*** INFORMATION Section Begins ***

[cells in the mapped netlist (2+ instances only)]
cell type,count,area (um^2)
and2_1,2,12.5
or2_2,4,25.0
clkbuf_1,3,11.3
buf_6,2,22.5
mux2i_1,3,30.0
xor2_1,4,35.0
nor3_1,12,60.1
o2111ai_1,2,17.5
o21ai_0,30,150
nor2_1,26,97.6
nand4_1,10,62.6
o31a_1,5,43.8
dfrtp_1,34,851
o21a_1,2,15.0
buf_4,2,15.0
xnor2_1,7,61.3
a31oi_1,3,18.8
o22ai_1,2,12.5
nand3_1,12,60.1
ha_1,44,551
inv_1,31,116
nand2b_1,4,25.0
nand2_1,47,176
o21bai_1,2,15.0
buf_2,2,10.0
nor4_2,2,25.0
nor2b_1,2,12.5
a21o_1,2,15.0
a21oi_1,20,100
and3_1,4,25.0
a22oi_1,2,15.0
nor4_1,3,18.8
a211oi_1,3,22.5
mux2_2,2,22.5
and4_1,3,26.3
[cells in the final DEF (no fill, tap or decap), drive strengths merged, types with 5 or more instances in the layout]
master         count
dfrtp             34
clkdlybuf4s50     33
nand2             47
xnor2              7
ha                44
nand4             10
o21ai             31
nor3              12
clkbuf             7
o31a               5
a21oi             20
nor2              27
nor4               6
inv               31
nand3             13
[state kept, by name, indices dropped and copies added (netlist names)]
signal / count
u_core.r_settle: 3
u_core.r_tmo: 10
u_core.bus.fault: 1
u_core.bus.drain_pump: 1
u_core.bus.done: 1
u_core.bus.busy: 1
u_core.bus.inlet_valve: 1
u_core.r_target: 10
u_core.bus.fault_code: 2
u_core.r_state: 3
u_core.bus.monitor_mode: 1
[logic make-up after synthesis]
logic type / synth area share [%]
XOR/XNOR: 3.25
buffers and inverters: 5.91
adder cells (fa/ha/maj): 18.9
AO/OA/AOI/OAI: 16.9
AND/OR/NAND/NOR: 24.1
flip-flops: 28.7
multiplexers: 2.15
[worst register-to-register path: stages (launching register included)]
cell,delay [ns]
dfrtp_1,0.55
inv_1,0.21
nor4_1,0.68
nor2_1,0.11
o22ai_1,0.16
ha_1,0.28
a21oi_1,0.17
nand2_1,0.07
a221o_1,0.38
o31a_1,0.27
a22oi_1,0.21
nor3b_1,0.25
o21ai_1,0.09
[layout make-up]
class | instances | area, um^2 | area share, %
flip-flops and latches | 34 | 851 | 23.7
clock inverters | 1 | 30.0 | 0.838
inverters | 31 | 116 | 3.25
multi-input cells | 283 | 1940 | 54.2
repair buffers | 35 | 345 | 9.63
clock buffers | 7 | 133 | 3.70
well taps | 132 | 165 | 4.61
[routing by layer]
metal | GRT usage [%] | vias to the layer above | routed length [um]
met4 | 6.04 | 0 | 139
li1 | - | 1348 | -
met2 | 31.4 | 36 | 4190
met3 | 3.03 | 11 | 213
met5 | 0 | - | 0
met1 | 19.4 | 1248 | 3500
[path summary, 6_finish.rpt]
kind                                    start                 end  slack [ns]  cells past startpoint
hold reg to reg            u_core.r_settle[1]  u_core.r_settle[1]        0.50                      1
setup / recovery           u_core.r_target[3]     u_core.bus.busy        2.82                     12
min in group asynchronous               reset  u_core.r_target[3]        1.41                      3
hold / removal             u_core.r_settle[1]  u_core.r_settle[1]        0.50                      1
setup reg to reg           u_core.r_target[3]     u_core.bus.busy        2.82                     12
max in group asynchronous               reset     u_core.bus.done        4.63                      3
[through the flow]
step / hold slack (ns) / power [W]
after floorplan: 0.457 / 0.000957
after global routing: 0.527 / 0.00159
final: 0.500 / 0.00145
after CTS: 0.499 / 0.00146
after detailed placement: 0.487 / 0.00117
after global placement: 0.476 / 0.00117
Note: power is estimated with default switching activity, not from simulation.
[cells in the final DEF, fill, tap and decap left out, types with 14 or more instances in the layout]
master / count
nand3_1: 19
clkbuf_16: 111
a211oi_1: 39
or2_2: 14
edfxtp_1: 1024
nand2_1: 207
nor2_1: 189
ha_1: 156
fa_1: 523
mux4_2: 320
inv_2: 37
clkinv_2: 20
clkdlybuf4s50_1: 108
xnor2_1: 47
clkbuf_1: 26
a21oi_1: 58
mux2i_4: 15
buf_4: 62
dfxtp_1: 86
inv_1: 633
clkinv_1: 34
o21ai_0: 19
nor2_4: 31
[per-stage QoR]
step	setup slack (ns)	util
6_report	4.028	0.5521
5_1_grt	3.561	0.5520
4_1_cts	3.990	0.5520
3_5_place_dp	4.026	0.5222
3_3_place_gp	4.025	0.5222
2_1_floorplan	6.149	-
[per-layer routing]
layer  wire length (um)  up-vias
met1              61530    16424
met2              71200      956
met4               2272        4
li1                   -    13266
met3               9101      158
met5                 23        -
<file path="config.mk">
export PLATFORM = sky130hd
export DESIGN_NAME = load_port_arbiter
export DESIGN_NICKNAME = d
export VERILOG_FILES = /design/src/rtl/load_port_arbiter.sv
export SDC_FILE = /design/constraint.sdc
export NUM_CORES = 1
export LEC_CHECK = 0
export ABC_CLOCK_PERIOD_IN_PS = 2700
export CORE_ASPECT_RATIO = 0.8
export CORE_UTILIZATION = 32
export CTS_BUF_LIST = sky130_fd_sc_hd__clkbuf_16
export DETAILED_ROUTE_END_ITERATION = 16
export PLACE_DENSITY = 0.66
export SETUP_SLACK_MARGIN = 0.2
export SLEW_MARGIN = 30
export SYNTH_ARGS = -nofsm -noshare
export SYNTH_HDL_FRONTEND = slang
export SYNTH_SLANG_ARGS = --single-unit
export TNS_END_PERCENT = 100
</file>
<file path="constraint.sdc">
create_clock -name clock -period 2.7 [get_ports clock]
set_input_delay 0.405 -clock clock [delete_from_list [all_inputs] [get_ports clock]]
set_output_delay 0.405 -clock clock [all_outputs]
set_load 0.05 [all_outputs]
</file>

*** INFORMATION Section Ends ***
*** INFORMATION Section Begins ***

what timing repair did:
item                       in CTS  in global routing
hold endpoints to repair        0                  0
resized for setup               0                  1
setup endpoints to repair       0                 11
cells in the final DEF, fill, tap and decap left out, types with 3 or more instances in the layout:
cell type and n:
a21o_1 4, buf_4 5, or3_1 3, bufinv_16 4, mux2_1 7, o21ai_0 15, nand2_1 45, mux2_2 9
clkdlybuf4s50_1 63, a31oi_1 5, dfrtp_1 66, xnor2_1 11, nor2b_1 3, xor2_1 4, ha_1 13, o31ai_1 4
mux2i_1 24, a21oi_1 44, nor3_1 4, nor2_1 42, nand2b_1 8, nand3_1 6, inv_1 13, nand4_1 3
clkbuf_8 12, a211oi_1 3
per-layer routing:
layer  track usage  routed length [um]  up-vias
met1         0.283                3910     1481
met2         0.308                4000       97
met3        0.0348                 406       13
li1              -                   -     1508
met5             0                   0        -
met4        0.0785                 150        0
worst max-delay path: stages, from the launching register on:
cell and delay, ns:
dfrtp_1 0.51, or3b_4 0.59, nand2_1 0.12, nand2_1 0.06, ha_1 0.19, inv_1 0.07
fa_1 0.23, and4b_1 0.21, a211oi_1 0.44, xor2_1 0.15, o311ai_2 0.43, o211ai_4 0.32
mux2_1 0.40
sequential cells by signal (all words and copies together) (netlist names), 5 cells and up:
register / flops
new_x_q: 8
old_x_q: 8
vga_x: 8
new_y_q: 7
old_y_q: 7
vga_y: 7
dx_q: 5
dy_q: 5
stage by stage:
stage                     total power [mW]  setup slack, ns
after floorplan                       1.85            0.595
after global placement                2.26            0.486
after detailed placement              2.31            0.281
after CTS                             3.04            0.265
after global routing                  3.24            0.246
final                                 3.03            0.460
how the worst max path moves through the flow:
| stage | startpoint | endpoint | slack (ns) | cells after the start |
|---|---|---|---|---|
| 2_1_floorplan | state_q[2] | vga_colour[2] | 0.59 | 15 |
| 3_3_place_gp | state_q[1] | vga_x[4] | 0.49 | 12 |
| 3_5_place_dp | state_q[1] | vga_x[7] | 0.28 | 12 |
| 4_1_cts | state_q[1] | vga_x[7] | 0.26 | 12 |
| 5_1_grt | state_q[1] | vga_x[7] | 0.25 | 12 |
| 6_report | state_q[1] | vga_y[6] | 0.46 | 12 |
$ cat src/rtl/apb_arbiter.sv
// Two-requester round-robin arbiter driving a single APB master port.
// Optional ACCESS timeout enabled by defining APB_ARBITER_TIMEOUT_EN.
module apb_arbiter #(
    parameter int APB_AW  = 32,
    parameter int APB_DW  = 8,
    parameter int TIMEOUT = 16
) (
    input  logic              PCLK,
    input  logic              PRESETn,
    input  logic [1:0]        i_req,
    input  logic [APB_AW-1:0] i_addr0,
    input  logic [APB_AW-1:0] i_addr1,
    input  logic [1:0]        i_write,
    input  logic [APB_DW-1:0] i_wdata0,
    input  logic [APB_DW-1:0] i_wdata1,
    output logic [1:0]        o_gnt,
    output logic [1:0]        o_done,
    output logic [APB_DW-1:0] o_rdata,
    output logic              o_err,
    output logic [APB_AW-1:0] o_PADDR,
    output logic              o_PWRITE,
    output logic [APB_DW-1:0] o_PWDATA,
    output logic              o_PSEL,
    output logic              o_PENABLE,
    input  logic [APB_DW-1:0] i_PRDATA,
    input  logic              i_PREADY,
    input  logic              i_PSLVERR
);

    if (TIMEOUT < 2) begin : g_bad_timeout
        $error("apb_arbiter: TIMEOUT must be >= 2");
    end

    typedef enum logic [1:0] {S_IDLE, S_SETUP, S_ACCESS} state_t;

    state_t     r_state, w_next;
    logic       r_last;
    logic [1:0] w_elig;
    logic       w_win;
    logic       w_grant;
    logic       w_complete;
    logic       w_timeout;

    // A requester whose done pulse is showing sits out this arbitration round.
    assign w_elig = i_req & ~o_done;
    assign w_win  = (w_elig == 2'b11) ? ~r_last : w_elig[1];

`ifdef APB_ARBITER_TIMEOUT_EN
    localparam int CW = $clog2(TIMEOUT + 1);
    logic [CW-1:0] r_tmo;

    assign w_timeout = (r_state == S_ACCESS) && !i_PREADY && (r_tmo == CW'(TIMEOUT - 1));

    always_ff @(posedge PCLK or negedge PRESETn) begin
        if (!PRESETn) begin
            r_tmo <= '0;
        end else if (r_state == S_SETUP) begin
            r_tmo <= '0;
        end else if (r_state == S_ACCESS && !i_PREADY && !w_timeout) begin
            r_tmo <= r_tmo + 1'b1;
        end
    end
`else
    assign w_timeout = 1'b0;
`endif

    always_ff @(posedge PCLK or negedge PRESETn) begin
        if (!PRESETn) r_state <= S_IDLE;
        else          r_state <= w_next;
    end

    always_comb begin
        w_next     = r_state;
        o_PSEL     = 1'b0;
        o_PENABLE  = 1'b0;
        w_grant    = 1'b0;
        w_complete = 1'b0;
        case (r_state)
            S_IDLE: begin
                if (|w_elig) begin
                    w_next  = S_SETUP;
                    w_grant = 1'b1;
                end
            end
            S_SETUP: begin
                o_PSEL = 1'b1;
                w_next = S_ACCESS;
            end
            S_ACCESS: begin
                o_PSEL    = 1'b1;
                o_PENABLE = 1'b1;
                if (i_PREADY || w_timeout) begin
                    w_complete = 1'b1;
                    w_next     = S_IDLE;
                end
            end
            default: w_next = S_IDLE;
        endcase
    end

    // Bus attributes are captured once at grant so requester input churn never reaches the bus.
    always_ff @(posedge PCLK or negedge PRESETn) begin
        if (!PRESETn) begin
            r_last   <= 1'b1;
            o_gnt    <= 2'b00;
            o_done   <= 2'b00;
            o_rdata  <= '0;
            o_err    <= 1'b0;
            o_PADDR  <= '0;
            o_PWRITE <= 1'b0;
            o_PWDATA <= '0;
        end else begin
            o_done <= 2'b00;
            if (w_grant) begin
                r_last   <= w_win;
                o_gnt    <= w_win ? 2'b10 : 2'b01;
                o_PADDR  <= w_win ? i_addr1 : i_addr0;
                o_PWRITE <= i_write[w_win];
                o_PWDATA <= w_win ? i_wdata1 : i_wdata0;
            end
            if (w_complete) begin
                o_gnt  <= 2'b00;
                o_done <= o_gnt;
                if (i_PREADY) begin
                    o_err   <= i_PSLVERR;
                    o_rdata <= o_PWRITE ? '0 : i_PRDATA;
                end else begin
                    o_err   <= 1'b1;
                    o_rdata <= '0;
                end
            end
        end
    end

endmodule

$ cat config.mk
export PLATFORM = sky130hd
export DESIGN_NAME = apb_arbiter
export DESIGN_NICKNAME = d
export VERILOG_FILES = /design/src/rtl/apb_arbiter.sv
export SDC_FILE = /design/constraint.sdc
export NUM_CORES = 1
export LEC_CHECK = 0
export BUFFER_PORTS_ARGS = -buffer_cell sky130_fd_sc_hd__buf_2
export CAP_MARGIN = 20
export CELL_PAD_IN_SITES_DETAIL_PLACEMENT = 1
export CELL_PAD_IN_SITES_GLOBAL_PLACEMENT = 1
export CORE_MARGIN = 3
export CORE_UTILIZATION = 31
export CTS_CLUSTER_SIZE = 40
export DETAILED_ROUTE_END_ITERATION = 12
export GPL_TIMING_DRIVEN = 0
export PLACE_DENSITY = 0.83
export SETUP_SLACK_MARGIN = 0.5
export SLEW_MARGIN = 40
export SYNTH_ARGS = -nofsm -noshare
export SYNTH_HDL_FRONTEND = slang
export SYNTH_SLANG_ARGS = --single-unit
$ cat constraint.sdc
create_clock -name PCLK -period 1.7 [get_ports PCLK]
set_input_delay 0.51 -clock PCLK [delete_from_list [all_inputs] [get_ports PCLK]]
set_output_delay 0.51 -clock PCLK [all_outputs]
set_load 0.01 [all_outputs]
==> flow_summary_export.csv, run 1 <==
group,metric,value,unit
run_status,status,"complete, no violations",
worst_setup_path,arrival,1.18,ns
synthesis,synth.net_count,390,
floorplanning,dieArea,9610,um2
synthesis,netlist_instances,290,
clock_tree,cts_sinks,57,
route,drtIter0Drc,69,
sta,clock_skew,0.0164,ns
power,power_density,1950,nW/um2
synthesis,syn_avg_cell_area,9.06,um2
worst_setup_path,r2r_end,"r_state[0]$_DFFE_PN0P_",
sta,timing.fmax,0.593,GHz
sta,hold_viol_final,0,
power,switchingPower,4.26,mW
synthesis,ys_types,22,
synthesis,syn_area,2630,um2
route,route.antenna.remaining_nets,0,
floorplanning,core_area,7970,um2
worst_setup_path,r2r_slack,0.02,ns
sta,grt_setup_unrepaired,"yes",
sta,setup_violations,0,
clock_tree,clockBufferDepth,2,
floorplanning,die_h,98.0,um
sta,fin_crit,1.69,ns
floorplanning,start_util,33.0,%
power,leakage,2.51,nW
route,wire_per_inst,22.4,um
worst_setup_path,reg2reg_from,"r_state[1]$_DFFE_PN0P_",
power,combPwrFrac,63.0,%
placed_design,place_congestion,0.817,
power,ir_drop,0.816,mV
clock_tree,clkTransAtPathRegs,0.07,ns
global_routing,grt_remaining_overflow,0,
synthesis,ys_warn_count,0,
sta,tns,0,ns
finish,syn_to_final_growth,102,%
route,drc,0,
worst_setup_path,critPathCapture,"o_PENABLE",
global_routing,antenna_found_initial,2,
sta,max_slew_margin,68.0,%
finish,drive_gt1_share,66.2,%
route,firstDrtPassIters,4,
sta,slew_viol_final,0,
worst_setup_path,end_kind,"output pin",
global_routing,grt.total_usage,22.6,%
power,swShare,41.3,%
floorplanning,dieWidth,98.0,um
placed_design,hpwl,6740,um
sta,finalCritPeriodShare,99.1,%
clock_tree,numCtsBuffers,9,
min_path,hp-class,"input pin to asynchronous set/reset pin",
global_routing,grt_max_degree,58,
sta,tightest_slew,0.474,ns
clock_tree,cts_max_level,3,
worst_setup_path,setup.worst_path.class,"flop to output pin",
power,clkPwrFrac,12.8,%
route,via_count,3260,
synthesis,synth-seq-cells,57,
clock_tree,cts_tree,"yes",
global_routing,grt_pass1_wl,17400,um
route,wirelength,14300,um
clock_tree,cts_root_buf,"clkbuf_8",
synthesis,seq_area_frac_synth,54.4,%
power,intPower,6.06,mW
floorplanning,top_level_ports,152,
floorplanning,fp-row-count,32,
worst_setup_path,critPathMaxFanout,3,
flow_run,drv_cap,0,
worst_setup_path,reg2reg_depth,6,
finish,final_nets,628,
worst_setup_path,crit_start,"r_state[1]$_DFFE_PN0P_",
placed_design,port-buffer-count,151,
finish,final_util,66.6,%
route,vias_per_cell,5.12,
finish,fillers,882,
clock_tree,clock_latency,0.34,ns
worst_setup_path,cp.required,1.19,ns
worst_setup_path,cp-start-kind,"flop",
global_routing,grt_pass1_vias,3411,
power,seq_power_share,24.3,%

*** INFORMATION Section Ends ***

TASK REQUIREMENTS.
Starting from the data above, filter for lines with "startpoint" and copy each one.

ANSWER SECTION.
kind                                    start                 end  slack [ns]  cells past startpoint
| stage | startpoint | endpoint | slack (ns) | cells after the start |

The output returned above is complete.